Hancock moved to the Department for Culture, Media and Sport as the Minister of State for Digital and Culture on 15 July 2016 after Theresa May became prime minister. As minister for digital policy, Hancock in June 2017 recommitted to a "full fibre" digital policy. This promised that 97% of the UK would enjoy "superfast broadband" at speeds of at least 24 megabits per second by 2020.

In August 2017, Hancock oversaw the strengthening of UK data protection law. As Digital Minister he announced people would have more control over their personal data and be better protected in the digital age.

On 8 January 2018, Hancock was appointed Secretary of State for Digital, Culture, Media and Sport in Theresa May's 2018 cabinet reshuffle, succeeding Karen Bradley. On his first day in the role he criticised the BBC for the amounts of pay its foreign journalists received, and said that some men at the corporation were paid "far more than equivalent public servants".

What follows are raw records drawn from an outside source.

[flow/design.v]
package seg7;
    typedef enum {
        SEG7_A_A, 
        SEG7_A_B,
        SEG7_A_C,
        SEG7_A_D,
        SEG7_A_E,
        SEG7_A_F,
        SEG7_A_G,
        SEG7_A_H,
        SEG7_A_I,
        SEG7_A_J,
        SEG7_A_K,
        SEG7_A_L,
        SEG7_A_N,
        SEG7_A_O,
        SEG7_A_P,
        SEG7_A_Q,
        SEG7_A_R,
        SEG7_A_S,
        SEG7_A_T,
        SEG7_A_U,
        SEG7_A_V,
        SEG7_A_Y,
        SEG7_A_Z
    } seg7_a_t;
    localparam SEG7_DISP_ZERO = 7'b1000000;
    localparam SEG7_DISP_ONE = 7'b1111001;
    localparam SEG7_DISP_TWO = 7'b0100100;
    localparam SEG7_DISP_THREE = 7'b0110000;
    localparam SEG7_DISP_FOUR = 7'b0011001;
    localparam SEG7_DISP_FIVE = 7'b0010010;
    localparam SEG7_DISP_SIX = 7'b0000010;
    localparam SEG7_DISP_SEVEN = 7'b1111000;
    localparam SEG7_DISP_EIGHT = 7'b0000000;
    localparam SEG7_DISP_NINE = 7'b0010000;
    localparam SEG7_DISP_A = 7'b0001000;  
    localparam SEG7_DISP_B = 7'b0000011;  
    localparam SEG7_DISP_C = 7'b1000110;  
    localparam SEG7_DISP_D = 7'b0100001;  
    localparam SEG7_DISP_E = 7'b0000110;  
    localparam SEG7_DISP_F = 7'b0001110;  
    localparam SEG7_DISP_G = SEG7_DISP_SIX;  
    localparam SEG7_DISP_H = 7'b0001001;  
    localparam SEG7_DISP_I = 7'b1001111;  
    localparam SEG7_DISP_J = 7'b1100001;  
    localparam SEG7_DISP_K = 7'b0000111;  
    localparam SEG7_DISP_L = 7'b1000111;  
    localparam SEG7_DISP_N = 7'b0101011;  
    localparam SEG7_DISP_O = 7'b0100011;  
    localparam SEG7_DISP_P = 7'b0001100;  
    localparam SEG7_DISP_Q = 7'b0011000;  
    localparam SEG7_DISP_R = 7'b0101111;  
    localparam SEG7_DISP_S = SEG7_DISP_FIVE;  
    localparam SEG7_DISP_T = SEG7_DISP_SEVEN;  
    localparam SEG7_DISP_U = 7'b1100011;  
    localparam SEG7_DISP_V = 7'b1000001;  
    localparam SEG7_DISP_Y = 7'b0010001;  
    localparam SEG7_DISP_Z = SEG7_DISP_TWO;  
endpackage : seg7
import seg7::*;
module seg7a (
    input seg7_a_t val,
    output logic [6:0] leds
);
    always_comb
        case (val)
            SEG7_A_A: leds = SEG7_DISP_A;
            SEG7_A_B: leds = SEG7_DISP_B;
            SEG7_A_C: leds = SEG7_DISP_C;
            SEG7_A_D: leds = SEG7_DISP_D;
            SEG7_A_E: leds = SEG7_DISP_E;
            SEG7_A_F: leds = SEG7_DISP_F;
            SEG7_A_G: leds = SEG7_DISP_G;
            SEG7_A_H: leds = SEG7_DISP_H;
            SEG7_A_I: leds = SEG7_DISP_I;
            SEG7_A_J: leds = SEG7_DISP_J;
            SEG7_A_K: leds = SEG7_DISP_K;
            SEG7_A_L: leds = SEG7_DISP_L;
            SEG7_A_N: leds = SEG7_DISP_N;
            SEG7_A_O: leds = SEG7_DISP_O;
            SEG7_A_P: leds = SEG7_DISP_P;
            SEG7_A_Q: leds = SEG7_DISP_Q;
            SEG7_A_R: leds = SEG7_DISP_R;
            SEG7_A_S: leds = SEG7_DISP_S;
            SEG7_A_T: leds = SEG7_DISP_T;
            SEG7_A_U: leds = SEG7_DISP_U;
            SEG7_A_V: leds = SEG7_DISP_V;
            SEG7_A_Y: leds = SEG7_DISP_Y;
            SEG7_A_Z: leds = SEG7_DISP_Z;
        endcase	
endmodule   
module seg7b (
    input wire val,
    output logic [6:0] leds
);
    always_comb
        case (val)
            1'b0: leds = SEG7_DISP_ZERO;
            1'b1: leds = SEG7_DISP_ONE;
        endcase	
endmodule   
module seg7o (
    input wire [2:0] val,
    output logic [6:0] leds
);
    always_comb
        case (val)
            3'o0: leds = SEG7_DISP_ZERO;
            3'o1: leds = SEG7_DISP_ONE;
            3'o2: leds = SEG7_DISP_TWO;
            3'o3: leds = SEG7_DISP_THREE;
            3'o4: leds = SEG7_DISP_FOUR;
            3'o5: leds = SEG7_DISP_FIVE;
            3'o6: leds = SEG7_DISP_SIX;
            3'o7: leds = SEG7_DISP_SEVEN;
        endcase	
endmodule   
module seg7x (
    input wire [3:0] val,
    output logic [6:0] leds
);
    always_comb
        case (val)
            4'h0: leds = SEG7_DISP_ZERO;
            4'h1: leds = SEG7_DISP_ONE;
            4'h2: leds = SEG7_DISP_TWO;
            4'h3: leds = SEG7_DISP_THREE;
            4'h4: leds = SEG7_DISP_FOUR;
            4'h5: leds = SEG7_DISP_FIVE;
            4'h6: leds = SEG7_DISP_SIX;
            4'h7: leds = SEG7_DISP_SEVEN;
            4'h8: leds = SEG7_DISP_EIGHT;
            4'h9: leds = SEG7_DISP_NINE;
            4'hA: leds = SEG7_DISP_A;
            4'hB: leds = SEG7_DISP_B;
            4'hC: leds = SEG7_DISP_C;
            4'hD: leds = SEG7_DISP_D;
            4'hE: leds = SEG7_DISP_E;
            4'hF: leds = SEG7_DISP_F;
        endcase	
endmodule   
[flow/run.sh]
#!/bin/bash
# OpenROAD 26Q1-2900-gdf79404cd8, Yosys 0.63+post, stock flow scripts
make -C /OpenROAD-flow-scripts/flow DESIGN_CONFIG=/design/flow/config.mk WORK_HOME=/design/flow/orfs finish
[flow/config.mk]
export PLATFORM = sky130hd
export DESIGN_NAME = seg7o
export DESIGN_NICKNAME = seg7o
export VERILOG_FILES = /design/flow/design.v
export SDC_FILE = /design/flow/constraint.sdc
export NUM_CORES = 4
export LEC_CHECK = 1
export CORE_AREA = 10 10 70 70
export DIE_AREA = 0 0 80 80
export SYNTH_HDL_FRONTEND = slang
[flow/constraint.sdc]
current_design seg7o

set clk_period 1.0
set clk_io_pct 0.2

create_clock -name clk0 -period $clk_period

set non_clock_inputs [all_inputs -no_clocks]
set_input_delay [expr $clk_period * $clk_io_pct] -clock clk0 $non_clock_inputs
set_output_delay [expr $clk_period * $clk_io_pct] -clock clk0 [all_outputs]
==> impl_metrics.json <==
{
  "outcome": "complete, but fails checks",
  "violations": "setup timing",
  "yosysSeqAreaShare_pct": 0,
  "stage_log_warnings": 41,
  "area_of_combinational_cells_with_multiple_inputs_sq_um": 193,
  "grt_first_pass_wirelength_um": 938,
  "initCoreUtil_pct": 4.21,
  "drv_slew": 0,
  "dieWidth_um": 80,
  "synth.avg_cell_area_sq_um": 7.99,
  "rsz_0062_raised_after_global_routing": "true",
  "final.setup.worst_slack_ps": -165,
  "timing.final.crit_period_ps": 1160,
  "gp_congestion": 0.573,
  "drcViolationCount": 0,
  "die_area_sq_mm": 0.00640,
  "critPathMaxStageDelay_ps": 270,
  "layout_top_cell_excl_fill_tap": "buf_6",
  "clock_buffer_count": 0,
  "timing.setup.tns_ps": -447,
  "antenna_violating_nets_left": 0,
  "layout_top_cells_excl_fill_tap": "6 x buf_6, 5 x ha_4, 5 x buf_2",
  "start_kind": "input pin",
  "finalCritPeriodShare_pct": 116,
  "timing.critical_path.fanout_max": 3,
  "flop-count": 0,
  "initial_antenna_violation_count": 0,
  "via_count_of_the_first_global_routing_pass": 164,
  "power.share.combinational_pct": 100.0,
  "final-hold-violation-count": 0,
  "static_leakage_nw": 0.167,
  "grt_overflow_total": 0,
  "power_density_mw_per_mm2": 335,
  "placed_cells_incl_taps": 77,
  "p_sw_w": 0.0000541,
  "yosysCellCount": 18,
  "fill_cell_count": 390,
  "grt.total_usage_pct": 1.80,
  "antenna_cells_inserted": 0,
  "dp.final_hpwl_um": 495,
  "final_cells": 79,
  "post_drt_wl_per_cell_um": 7.48,
  "final_core_utilization_pct": 12.2,
  "pwr-share-clk_pct": 0,
  "fp.dieH_um": 80,
  "grt_start_max_net_pins": 10,
  "io_pins": 10,
  "cell_rows": 21,
  "cell_types_with_the_largest_area_share_after_synthesis": "ha_1 43%, mux2_4 10%, buf_6 7.8%, nor2_1 7.8%, o21ai_0 7.0%",
  "max-cap-violations": 0,
  "final_count_of_negative_setup_slack_endpoints": 7,
  "syn_area_sq_um": 144,
  "initialDrtViolationCount": 0,
  "power.switching_fraction_pct": 38.9,
  "ir_drop_uv": 55.1,
  "timing.hold.worst.class": "in2out",
  "total_power_w": 0.000139,
  "power.share.sequential_pct": 0,
  "crit_top_cell": "buf_6",
  "final_layout_size_suffix_gt1_share_pct": 84.8,
  "worst_ep_arrival_time_ps": 960,
  "post-synth-top-area-cell": "ha_1",
  "synthCells": 18,
  "ys_chip_area_sq_um": 144,
  "yosysWarnings": 0,
  "synth.top_cell.area_share_pct": 43.5,
  "maxSlewHeadroom_pct": 87.6,
  "yosys.cell_types.count": 10,
  "register_area_sq_um": 0,
  "core_sq_mm": 0.00342,
  "drt_pass1_iterations": 1,
  "count_of_input_and_output_buffers": 10,
  "max_freq_mhz": 859,
  "crit_path_cell_trace": "buf_8 > buf_6 > ha_4 > mux2_4 > buf_6",
  "vias_per_cell": 2.11,
  "slowest_stage": "mux2_4",
  "cellInternalPower_w": 0.0000851,
  "cts_hold_buf": 0,
  "worstSetupPathType": "in2out",
  "wirelength_um": 591,
  "timing.critical_path.required_ps": 800,
  "tightestPinTransition_ps": 186,
  "critPathCaptureType": "output port",
  "detailroute.via_count": 167,
  "synthToLayoutAreaGrowth_pct": 189
}
## cells in the mapped netlist (all sizes together)
| library cell | n |
|---|---|
| a21oi | 1 |
| o21ai | 2 |
| and2 | 1 |
| buf | 1 |
| inv | 2 |
| mux2 | 1 |
| nand2 | 1 |
| and2b | 1 |
| nor2 | 3 |
| ha | 5 |
## layout make-up
type	count	share of cell area, %
Multi-Input combinational cell	15	46.4
Tap cell	46	13.9
Inverter	2	4.22
Timing Repair Buffer	16	35.5
## per-stage QoR
step	hold WS, ps	cell area (sq um)	setup slack (ps)
2_1_floorplan	435	144	80.4
3_3_place_gp	1520	320	-972
3_5_place_dp	1520	320	-984
4_1_cts	774	417	-163
5_1_grt	803	415	-184
6_report	775	415	-165
## cell families after synthesis
group / after synthesis / share of synthesized area (%)
AND-OR/OR-AND: 3 / 10.4
adder cells (fa/ha/maj): 5 / 43.5
buffers and inverters: 3 / 13.0
multiplexers: 1 / 10.4
AND/OR/NAND/NOR: 6 / 22.6
## timing repair
item,4_1_cts,5_1_grt
pin swaps,5,1
buffers inserted,2,0
setup endpoints to repair,7,7
resized,63,1
## power by group through the flow
stage	combinational, W	clock (W)	sequential (W)
after CTS	0.000141	0	0
after global routing	0.000154	0	0
final	0.000139	0	0
## routing by layer
layer	wire length [um]	vias up	share of wire, %	GRT usage (%)
li1	-	86	-	-
met1	256	75	43	2.24
met2	265	6	45	2.97
met3	69	0	12	0.795
met4	0	0	0	0
met5	0	-	0	0
## worst paths after layout
check | slack, ps | end | cells after the start | from
worst min-delay path | 780 | leds[6] | 4 | val[1]
worst max-delay path | -160 | leds[0] | 5 | val[0]
## worst max-delay path, delay by kind of cell
kind,cells,cell delay [ps]
adder cells (fa/ha/maj),1,160
buffers and inverters,3,340
multiplexers,1,270
Power and IR drop assume default switching activity.
==> /design/flow/design.v <==
module DE1_SoC (CLOCK_50, HEX0, HEX1, HEX2, HEX3, HEX4, HEX5, KEY, LEDR, SW);
	input CLOCK_50;
	output logic [6:0] HEX0, HEX1, HEX2, HEX3, HEX4, HEX5;
	output logic [9:0] LEDR;
	input  logic [3:0] KEY;
	input  logic [9:0] SW;
	wire [31:0] clk_divided;
	clock_divider cdiv (CLOCK_50, clk_divided);
	wire clk;
	assign clk = clk_divided[15];  
	wire reset, inc_a, inc_b, inc_o, inc_x;
	assign reset = SW[0];
	dff inc_a_ff(.clk(clk), .d(~KEY[0]), .q(inc_a), .prn(~reset), .clrn(~reset));
	dff inc_b_ff(.clk(clk), .d(~KEY[1]), .q(inc_b), .prn(~reset), .clrn(~reset));
	dff inc_o_ff(.clk(clk), .d(~KEY[2]), .q(inc_o), .prn(~reset), .clrn(~reset));
	dff inc_x_ff(.clk(clk), .d(~KEY[3]), .q(inc_x), .prn(~reset), .clrn(~reset));
	wire [4:0] a_u;  
	seg7::seg7_a_t a;
	assign a = seg7::seg7_a_t'(a_u);
	wire b;
	wire [2:0] o;
	wire [3:0] x;
	inc_ctr #(.MAXVAL(5'd22)) ctr_a(.clk, .reset, .inc(inc_a), .count(a_u));
	inc_ctr #(.MAXVAL(1'b1)) ctr_b(.clk, .reset, .inc(inc_b), .count(b));
	inc_ctr #(.MAXVAL(3'd7)) ctr_o(.clk, .reset, .inc(inc_o), .count(o));
	inc_ctr #(.MAXVAL(4'd15)) ctr_x(.clk, .reset, .inc(inc_x), .count(x));
	seg7a s7a (.val(a), .leds(HEX0));
	seg7b s7b (.val(b), .leds(HEX1));
	seg7o s7o (.val(o), .leds(HEX2));
	seg7x s7x (.val(x), .leds(HEX3));
	assign HEX4 = 7'b1111111;
	assign HEX5 = 7'b1111111;
endmodule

In early 2018, Hancock was the first MP to launch his own mobile app, eponymously named the "Matt Hancock MP App", which functioned as a social network for him to communicate with his constituents and give people updates in relation to his cabinet role. The head of privacy rights group Big Brother Watch called the app a "fascinating comedy of errors", after the app was found to collect its users' photographs, friend details, check-ins, and contact information. Hancock said his app collected data once consent was granted by the user. The app was eventually shut down at the beginning of 2023.

In May 2018, as Media Secretary, Hancock confirmed the highest stake on fixed odds betting terminals would be cut to £2, after Prime Minister May sided with him over the issue.

===Secretary of State for Health and Social Care===
====May Ministry====
Following Jeremy Hunt's appointment as Secretary of State for Foreign and Commonwealth Affairs, Hancock was appointed Secretary of State for Health and Social Care for England on 9 July 2018.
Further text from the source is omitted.